[Dataset excerpts]
________

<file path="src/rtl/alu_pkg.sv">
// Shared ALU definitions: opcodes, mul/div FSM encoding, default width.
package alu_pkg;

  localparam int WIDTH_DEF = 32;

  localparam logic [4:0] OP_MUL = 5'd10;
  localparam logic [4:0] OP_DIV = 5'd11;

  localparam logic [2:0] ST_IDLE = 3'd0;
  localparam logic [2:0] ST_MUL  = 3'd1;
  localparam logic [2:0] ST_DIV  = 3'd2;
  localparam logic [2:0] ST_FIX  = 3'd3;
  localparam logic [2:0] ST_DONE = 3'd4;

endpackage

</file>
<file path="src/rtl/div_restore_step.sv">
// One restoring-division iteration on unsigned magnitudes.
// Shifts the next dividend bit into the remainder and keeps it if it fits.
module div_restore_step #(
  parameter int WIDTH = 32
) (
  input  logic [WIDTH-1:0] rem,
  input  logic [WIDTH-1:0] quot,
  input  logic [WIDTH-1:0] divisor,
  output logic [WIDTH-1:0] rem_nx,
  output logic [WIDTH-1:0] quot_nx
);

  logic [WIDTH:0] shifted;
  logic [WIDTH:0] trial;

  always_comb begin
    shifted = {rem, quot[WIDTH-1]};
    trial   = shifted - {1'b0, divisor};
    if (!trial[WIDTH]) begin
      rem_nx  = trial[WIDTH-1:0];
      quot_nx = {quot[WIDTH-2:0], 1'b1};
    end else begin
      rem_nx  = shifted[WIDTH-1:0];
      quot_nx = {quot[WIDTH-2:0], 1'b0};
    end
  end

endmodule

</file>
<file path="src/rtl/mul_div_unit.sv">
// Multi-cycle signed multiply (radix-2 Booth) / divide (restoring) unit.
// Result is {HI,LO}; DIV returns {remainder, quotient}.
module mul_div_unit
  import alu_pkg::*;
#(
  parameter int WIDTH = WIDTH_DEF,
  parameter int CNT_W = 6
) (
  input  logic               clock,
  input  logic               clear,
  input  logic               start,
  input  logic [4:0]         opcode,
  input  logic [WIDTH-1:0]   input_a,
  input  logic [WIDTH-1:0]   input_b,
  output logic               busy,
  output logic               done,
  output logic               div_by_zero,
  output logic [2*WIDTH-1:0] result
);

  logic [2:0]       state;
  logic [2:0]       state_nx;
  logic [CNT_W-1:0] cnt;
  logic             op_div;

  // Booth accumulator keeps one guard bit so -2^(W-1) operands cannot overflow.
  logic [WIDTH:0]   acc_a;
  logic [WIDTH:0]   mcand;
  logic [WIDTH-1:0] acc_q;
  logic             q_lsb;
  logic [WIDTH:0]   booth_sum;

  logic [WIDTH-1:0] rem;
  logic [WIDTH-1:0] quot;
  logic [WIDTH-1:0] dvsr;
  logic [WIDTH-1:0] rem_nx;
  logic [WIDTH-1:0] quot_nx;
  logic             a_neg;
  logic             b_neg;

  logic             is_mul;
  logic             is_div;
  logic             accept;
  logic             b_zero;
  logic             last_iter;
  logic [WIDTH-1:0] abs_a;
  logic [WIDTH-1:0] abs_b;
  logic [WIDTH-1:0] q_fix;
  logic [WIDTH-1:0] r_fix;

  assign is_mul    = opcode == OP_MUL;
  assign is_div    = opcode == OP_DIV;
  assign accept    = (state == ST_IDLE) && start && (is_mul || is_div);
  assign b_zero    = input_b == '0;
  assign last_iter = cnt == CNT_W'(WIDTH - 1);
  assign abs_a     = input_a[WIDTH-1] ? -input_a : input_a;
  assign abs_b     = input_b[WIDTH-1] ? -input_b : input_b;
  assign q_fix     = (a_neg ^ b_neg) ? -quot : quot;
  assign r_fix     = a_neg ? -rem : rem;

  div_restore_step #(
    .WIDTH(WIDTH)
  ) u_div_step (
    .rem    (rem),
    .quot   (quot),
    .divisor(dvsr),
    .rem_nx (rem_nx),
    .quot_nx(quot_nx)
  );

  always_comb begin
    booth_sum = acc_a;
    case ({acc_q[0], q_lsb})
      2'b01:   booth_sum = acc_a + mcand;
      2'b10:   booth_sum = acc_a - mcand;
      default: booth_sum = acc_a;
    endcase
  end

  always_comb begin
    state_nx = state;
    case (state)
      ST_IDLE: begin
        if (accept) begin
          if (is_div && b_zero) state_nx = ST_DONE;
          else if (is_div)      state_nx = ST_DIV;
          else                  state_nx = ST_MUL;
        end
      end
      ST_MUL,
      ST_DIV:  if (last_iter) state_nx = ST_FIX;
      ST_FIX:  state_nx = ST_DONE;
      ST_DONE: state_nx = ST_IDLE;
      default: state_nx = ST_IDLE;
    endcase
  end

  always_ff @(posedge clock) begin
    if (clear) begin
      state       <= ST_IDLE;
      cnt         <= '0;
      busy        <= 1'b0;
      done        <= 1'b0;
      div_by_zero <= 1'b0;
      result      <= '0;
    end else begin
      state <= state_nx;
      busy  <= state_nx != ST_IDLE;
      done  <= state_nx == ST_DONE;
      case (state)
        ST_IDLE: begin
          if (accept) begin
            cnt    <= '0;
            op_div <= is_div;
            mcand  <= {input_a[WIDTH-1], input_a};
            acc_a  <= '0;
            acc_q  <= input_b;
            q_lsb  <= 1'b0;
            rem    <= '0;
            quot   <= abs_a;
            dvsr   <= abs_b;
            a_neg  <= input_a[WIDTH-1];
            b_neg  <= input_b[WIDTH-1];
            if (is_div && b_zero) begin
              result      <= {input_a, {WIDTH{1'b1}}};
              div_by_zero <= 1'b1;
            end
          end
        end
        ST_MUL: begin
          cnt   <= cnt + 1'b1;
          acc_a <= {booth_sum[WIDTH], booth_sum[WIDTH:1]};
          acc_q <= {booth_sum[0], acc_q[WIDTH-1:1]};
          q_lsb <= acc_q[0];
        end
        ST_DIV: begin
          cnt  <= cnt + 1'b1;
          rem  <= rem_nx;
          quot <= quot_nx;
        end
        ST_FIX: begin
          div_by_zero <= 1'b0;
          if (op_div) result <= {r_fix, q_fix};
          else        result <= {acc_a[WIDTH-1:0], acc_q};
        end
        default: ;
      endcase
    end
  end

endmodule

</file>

________

## WHAT TO WORK ON
Repeat all of the data exactly as given.

## ANSWER TO THE PROBLEM
<file path="src/rtl/alu_pkg.sv">
// Shared ALU definitions: opcodes, mul/div FSM encoding, default width.
package alu_pkg;

  localparam int WIDTH_DEF = 32;

  localparam logic [4:0] OP_MUL = 5'd10;
  localparam logic [4:0] OP_DIV = 5'd11;

  localparam logic [2:0] ST_IDLE = 3'd0;
  localparam logic [2:0] ST_MUL  = 3'd1;
  localparam logic [2:0] ST_DIV  = 3'd2;
  localparam logic [2:0] ST_FIX  = 3'd3;
  localparam logic [2:0] ST_DONE = 3'd4;

endpackage

</file>
<file path="src/rtl/div_restore_step.sv">
// One restoring-division iteration on unsigned magnitudes.
// Shifts the next dividend bit into the remainder and keeps it if it fits.
module div_restore_step #(
  parameter int WIDTH = 32
) (
  input  logic [WIDTH-1:0] rem,
  input  logic [WIDTH-1:0] quot,
  input  logic [WIDTH-1:0] divisor,
  output logic [WIDTH-1:0] rem_nx,
  output logic [WIDTH-1:0] quot_nx
);

  logic [WIDTH:0] shifted;
  logic [WIDTH:0] trial;

  always_comb begin
    shifted = {rem, quot[WIDTH-1]};
    trial   = shifted - {1'b0, divisor};
    if (!trial[WIDTH]) begin
      rem_nx  = trial[WIDTH-1:0];
      quot_nx = {quot[WIDTH-2:0], 1'b1};
    end else begin
      rem_nx  = shifted[WIDTH-1:0];
      quot_nx = {quot[WIDTH-2:0], 1'b0};
    end
  end

endmodule

</file>
<file path="src/rtl/mul_div_unit.sv">
// Multi-cycle signed multiply (radix-2 Booth) / divide (restoring) unit.
// Result is {HI,LO}; DIV returns {remainder, quotient}.
module mul_div_unit
  import alu_pkg::*;
#(
  parameter int WIDTH = WIDTH_DEF,
  parameter int CNT_W = 6
) (
  input  logic               clock,
  input  logic               clear,
  input  logic               start,
  input  logic [4:0]         opcode,
  input  logic [WIDTH-1:0]   input_a,
  input  logic [WIDTH-1:0]   input_b,
  output logic               busy,
  output logic               done,
  output logic               div_by_zero,
  output logic [2*WIDTH-1:0] result
);

  logic [2:0]       state;
  logic [2:0]       state_nx;
  logic [CNT_W-1:0] cnt;
  logic             op_div;

  // Booth accumulator keeps one guard bit so -2^(W-1) operands cannot overflow.
  logic [WIDTH:0]   acc_a;
  logic [WIDTH:0]   mcand;
  logic [WIDTH-1:0] acc_q;
  logic             q_lsb;
  logic [WIDTH:0]   booth_sum;

  logic [WIDTH-1:0] rem;
  logic [WIDTH-1:0] quot;
  logic [WIDTH-1:0] dvsr;
  logic [WIDTH-1:0] rem_nx;
  logic [WIDTH-1:0] quot_nx;
  logic             a_neg;
  logic             b_neg;

  logic             is_mul;
  logic             is_div;
  logic             accept;
  logic             b_zero;
  logic             last_iter;
  logic [WIDTH-1:0] abs_a;
  logic [WIDTH-1:0] abs_b;
  logic [WIDTH-1:0] q_fix;
  logic [WIDTH-1:0] r_fix;

  assign is_mul    = opcode == OP_MUL;
  assign is_div    = opcode == OP_DIV;
  assign accept    = (state == ST_IDLE) && start && (is_mul || is_div);
  assign b_zero    = input_b == '0;
  assign last_iter = cnt == CNT_W'(WIDTH - 1);
  assign abs_a     = input_a[WIDTH-1] ? -input_a : input_a;
  assign abs_b     = input_b[WIDTH-1] ? -input_b : input_b;
  assign q_fix     = (a_neg ^ b_neg) ? -quot : quot;
  assign r_fix     = a_neg ? -rem : rem;

  div_restore_step #(
    .WIDTH(WIDTH)
  ) u_div_step (
    .rem    (rem),
    .quot   (quot),
    .divisor(dvsr),
    .rem_nx (rem_nx),
    .quot_nx(quot_nx)
  );

  always_comb begin
    booth_sum = acc_a;
    case ({acc_q[0], q_lsb})
      2'b01:   booth_sum = acc_a + mcand;
      2'b10:   booth_sum = acc_a - mcand;
      default: booth_sum = acc_a;
    endcase
  end

  always_comb begin
    state_nx = state;
    case (state)
      ST_IDLE: begin
        if (accept) begin
          if (is_div && b_zero) state_nx = ST_DONE;
          else if (is_div)      state_nx = ST_DIV;
          else                  state_nx = ST_MUL;
        end
      end
      ST_MUL,
      ST_DIV:  if (last_iter) state_nx = ST_FIX;
      ST_FIX:  state_nx = ST_DONE;
      ST_DONE: state_nx = ST_IDLE;
      default: state_nx = ST_IDLE;
    endcase
  end

  always_ff @(posedge clock) begin
    if (clear) begin
      state       <= ST_IDLE;
      cnt         <= '0;
      busy        <= 1'b0;
      done        <= 1'b0;
      div_by_zero <= 1'b0;
      result      <= '0;
    end else begin
      state <= state_nx;
      busy  <= state_nx != ST_IDLE;
      done  <= state_nx == ST_DONE;
      case (state)
        ST_IDLE: begin
          if (accept) begin
            cnt    <= '0;
            op_div <= is_div;
            mcand  <= {input_a[WIDTH-1], input_a};
            acc_a  <= '0;
            acc_q  <= input_b;
            q_lsb  <= 1'b0;
            rem    <= '0;
            quot   <= abs_a;
            dvsr   <= abs_b;
            a_neg  <= input_a[WIDTH-1];
            b_neg  <= input_b[WIDTH-1];
            if (is_div && b_zero) begin
              result      <= {input_a, {WIDTH{1'b1}}};
              div_by_zero <= 1'b1;
            end
          end
        end
        ST_MUL: begin
          cnt   <= cnt + 1'b1;
          acc_a <= {booth_sum[WIDTH], booth_sum[WIDTH:1]};
          acc_q <= {booth_sum[0], acc_q[WIDTH-1:1]};
          q_lsb <= acc_q[0];
        end
        ST_DIV: begin
          cnt  <= cnt + 1'b1;
          rem  <= rem_nx;
          quot <= quot_nx;
        end
        ST_FIX: begin
          div_by_zero <= 1'b0;
          if (op_div) result <= {r_fix, q_fix};
          else        result <= {acc_a[WIDTH-1:0], acc_q};
        end
        default: ;
      endcase
    end
  end

endmodule

</file>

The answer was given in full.